The Jacobsburg National Historic District is the location of the Henry Homestead. The district includes 11 contributing buildings and 34 contributing sites. Jacobsburg Historical Society provides a heritage education program with classes in gunmaking and blacksmithing. Rendezvouses and period military encampments are included in the center's living history program.

The Pennsylvania Longrifle Heritage Museum is located in the Henry Homestead.

The Henry family had a long history of rifle making going back before the French and Indian War. William Henry opened his first gun factory in Lancaster in 1750. During the French and Indian War, he was an armorer for the Braddock Campaign of 1755 and the Forbes Expedition of 1758. His son William Henry II established a small gunmaking shop in Christian Springs in 1778. He moved his operation to Jacobsburg in 1792 and built an iron forge to provide the needed iron to manufacture his rifles at Jacobsburg.

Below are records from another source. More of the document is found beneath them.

$ cat src/rtl/switch_mcu_ex_upper_imm.sv
// U-type execute unit: computes LUI/AUIPC results and buffers them in a small
// writeback FIFO that drains into the register file under in_wready backpressure.
module switch_mcu_ex_upper_imm #(
    parameter int unsigned XLEN    = 32,
    parameter int unsigned DEPTH   = 2,
    parameter int unsigned PC_OFS  = 4,
    parameter int unsigned X0_DROP = 1
) (
    input  logic                         in_clk,
    input  logic                         in_rst,
    input  logic                         in_flush,
    input  logic                         in_valid,
    output logic                         out_in_ready,
    input  logic [XLEN-1:0]              in_pc_reg,
    input  logic                         in_lui,
    input  logic                         in_auipc,
    input  logic [19:0]                  in_imm_type_u,
    input  logic [4:0]                   in_rd,
    output logic                         out_wvalid,
    input  logic                         in_wready,
    output logic [4:0]                   out_waddr,
    output logic                         out_wen,
    output logic [XLEN-1:0]              out_wdata,
    output logic                         out_err,
    output logic [$clog2(DEPTH):0]       out_count
);

    localparam int unsigned PTR_W = (DEPTH > 1) ? $clog2(DEPTH) : 1;
    localparam int unsigned CNT_W = $clog2(DEPTH) + 1;

    logic [4:0]      mem_rd   [DEPTH];
    logic [XLEN-1:0] mem_data [DEPTH];

    logic [PTR_W-1:0] wr_ptr;
    logic [PTR_W-1:0] rd_ptr;
    logic [CNT_W-1:0] count;
    logic             err_q;

    logic             accept;
    logic             illegal;
    logic             enq;
    logic             deq;
    logic             rd_is_x0;
    logic [31:0]      base32;
    logic [XLEN-1:0]  base;
    logic [XLEN-1:0]  result;

    // Handshake and classification of the offered op
    always_comb begin
        accept   = in_valid && out_in_ready && !in_flush;
        illegal  = in_lui && in_auipc;
        rd_is_x0 = (X0_DROP != 0) && (in_rd == 5'd0);
        enq      = accept && (in_lui ^ in_auipc) && !rd_is_x0;
        deq      = out_wvalid && in_wready;
    end

    // Upper-immediate datapath; base is sign-extended from bit 31
    always_comb begin
        base32 = {in_imm_type_u, 12'b0};
        base   = XLEN'($signed(base32));
        result = base;
        if (in_auipc) begin
            result = base + in_pc_reg - XLEN'(PC_OFS);
        end
    end

    // Queue control: pointers wrap naturally since DEPTH is a power of two
    always_ff @(posedge in_clk or negedge in_rst) begin
        if (!in_rst) begin
            wr_ptr <= '0;
            rd_ptr <= '0;
            count  <= '0;
            err_q  <= 1'b0;
        end else begin
            err_q <= accept && illegal;
            if (in_flush) begin
                wr_ptr <= '0;
                rd_ptr <= '0;
                count  <= '0;
            end else begin
                if (enq) begin
                    wr_ptr <= wr_ptr + PTR_W'(1);
                end
                if (deq) begin
                    rd_ptr <= rd_ptr + PTR_W'(1);
                end
                count <= count + CNT_W'(enq) - CNT_W'(deq);
            end
        end
    end

    // Entry storage needs no reset: contents are masked while count is zero
    always_ff @(posedge in_clk) begin
        if (enq) begin
            mem_rd[wr_ptr]   <= in_rd;
            mem_data[wr_ptr] <= result;
        end
    end

    // Write port is driven only from registered state
    always_comb begin
        out_count    = count;
        out_in_ready = (count != CNT_W'(DEPTH));
        out_wvalid   = (count != '0);
        out_wen      = out_wvalid;
        out_err      = err_q;
        out_waddr    = '0;
        out_wdata    = '0;
        if (out_wvalid) begin
            out_waddr = mem_rd[rd_ptr];
            out_wdata = mem_data[rd_ptr];
        end
    end

endmodule
--- config.mk ---
export PLATFORM = sky130hd
export DESIGN_NAME = chunk_deserializer_flat
export DESIGN_NICKNAME = d
export VERILOG_FILES = /design/src/rtl/chunk_deserializer_if.sv /design/src/rtl/chunk_deserializer.sv /design/src/flat_wrapper.sv
export SDC_FILE = /design/constraint.sdc
export NUM_CORES = 1
export LEC_CHECK = 0
export CORE_AREA = 4 4 75 77
export DETAILED_ROUTE_END_ITERATION = 12
export DIE_AREA = 0 0 79 81
export GPL_TIMING_DRIVEN = 0
export PLACE_DENSITY = 0.78
export SLEW_MARGIN = 20
export SYNTH_ARGS = -nofsm -noshare
export SYNTH_HDL_FRONTEND = slang
export SYNTH_SLANG_ARGS = --single-unit
--- constraint.sdc ---
create_clock -name Clock -period 1.64 [get_ports Clock]
set_input_delay 0.328 -clock Clock [delete_from_list [all_inputs] [get_ports Clock]]
set_output_delay 0.328 -clock Clock [all_outputs]
set_load 0.05 [all_outputs]
## src/rtl/bin2bcd_seq.sv

```systemverilog
// Sequential binary-to-BCD converter: shift-add-3 (double dabble), one input bit per clock.
// Digits beyond DIGITS are discarded; o_ovf flags that the value did not fit.
module bin2bcd_seq #(
  parameter int WIDTH  = 16,
  parameter int DIGITS = 5
) (
  input  logic                  i_clk,
  input  logic                  i_rst_n,
  input  logic                  i_start,
  input  logic [WIDTH-1:0]      i_bin,
  output logic [4*DIGITS-1:0]   o_bcd,
  output logic                  o_valid,
  output logic                  o_busy,
  output logic                  o_ovf
);

  localparam int BCD_W = 4 * DIGITS;
  localparam int CNT_W = $clog2(WIDTH + 1);

  typedef enum logic [1:0] {IDLE, SHIFT, DONE} state_t;

  state_t             state_q, state_d;
  logic [WIDTH-1:0]   sh_q, sh_d;
  logic [BCD_W-1:0]   work_q, work_d;
  logic [CNT_W-1:0]   cnt_q, cnt_d;
  logic               ovf_q, ovf_d;
  logic [BCD_W-1:0]   bcd_q, bcd_d;
  logic               valid_q, valid_d;
  logic               ovf_out_q, ovf_out_d;
  logic [BCD_W-1:0]   adj;

  // Pre-shift correction: any digit >= 5 would become >= 10 after doubling.
  function automatic logic [BCD_W-1:0] add3(input logic [BCD_W-1:0] v);
    logic [BCD_W-1:0] r;
    r = v;
    for (int k = 0; k < DIGITS; k++) begin
      if (v[4*k +: 4] >= 4'd5) r[4*k +: 4] = v[4*k +: 4] + 4'd3;
    end
    return r;
  endfunction

  always_ff @(posedge i_clk or negedge i_rst_n) begin
    if (!i_rst_n) begin
      state_q   <= IDLE;
      sh_q      <= '0;
      work_q    <= '0;
      cnt_q     <= '0;
      ovf_q     <= 1'b0;
      bcd_q     <= '0;
      valid_q   <= 1'b0;
      ovf_out_q <= 1'b0;
    end else begin
      state_q   <= state_d;
      sh_q      <= sh_d;
      work_q    <= work_d;
      cnt_q     <= cnt_d;
      ovf_q     <= ovf_d;
      bcd_q     <= bcd_d;
      valid_q   <= valid_d;
      ovf_out_q <= ovf_out_d;
    end
  end

  always_comb begin
    state_d   = state_q;
    sh_d      = sh_q;
    work_d    = work_q;
    cnt_d     = cnt_q;
    ovf_d     = ovf_q;
    bcd_d     = bcd_q;
    valid_d   = 1'b0;
    ovf_out_d = ovf_out_q;
    adj       = add3(work_q);
    case (state_q)
      IDLE: begin
        if (i_start) begin
          sh_d    = i_bin;
          work_d  = '0;
          cnt_d   = CNT_W'(WIDTH);
          ovf_d   = 1'b0;
          state_d = SHIFT;
        end
      end
      SHIFT: begin
        // The bit leaving the top kept digit belongs to a discarded digit.
        ovf_d  = ovf_q | adj[BCD_W-1];
        work_d = {adj[BCD_W-2:0], sh_q[WIDTH-1]};
        sh_d   = {sh_q[WIDTH-2:0], 1'b0};
        cnt_d  = cnt_q - CNT_W'(1);
        if (cnt_q == CNT_W'(1)) state_d = DONE;
      end
      DONE: begin
        bcd_d     = work_q;
        ovf_out_d = ovf_q;
        valid_d   = 1'b1;
        state_d   = IDLE;
      end
      default: state_d = IDLE;
    endcase
  end

  assign o_bcd   = bcd_q;
  assign o_valid = valid_q;
  assign o_ovf   = ovf_out_q;
  assign o_busy  = (state_q != IDLE);

endmodule

```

The War of 1812 lead to an increase in demand, and Henry II built a second and larger factory in Boulton, Pennsylvania. The Henry family continued manufacturing rifles for three generations.

==Ecology==
Jacobsburg Environmental Education Center is home to the only remaining old-growth forest in the Lehigh Valley. The Henry's Woods section of the park is a largely virgin forest. Ecologists note the lack of large eastern white pines in what is otherwise a stand of old growth deciduous trees and eastern hemlock. The trees are up to 130 feet in height.

==Recreation==
Recreational opportunities include hiking on 18.5 mi, fishing, biking, horseback riding, cross-country skiing, hunting, and picnicking. The walking bridge adjacent to the main parking lot was destroyed in 2004 during a flood caused by Hurricane Frances, and was replaced in 2008. The center provides an environmental education program, with classes in natural history. The center is known for its diversity of wildflowers that are especially striking during springtime. There is a heritage education program at Jacobsburg Environmental Education Center. This program displays and demonstrates early gunmaking practices. A living history program includes a mid-1840s rendezvous and military re-enactments. Blacksmith and gunsmith classes are offered and the historic buildings are open for tours.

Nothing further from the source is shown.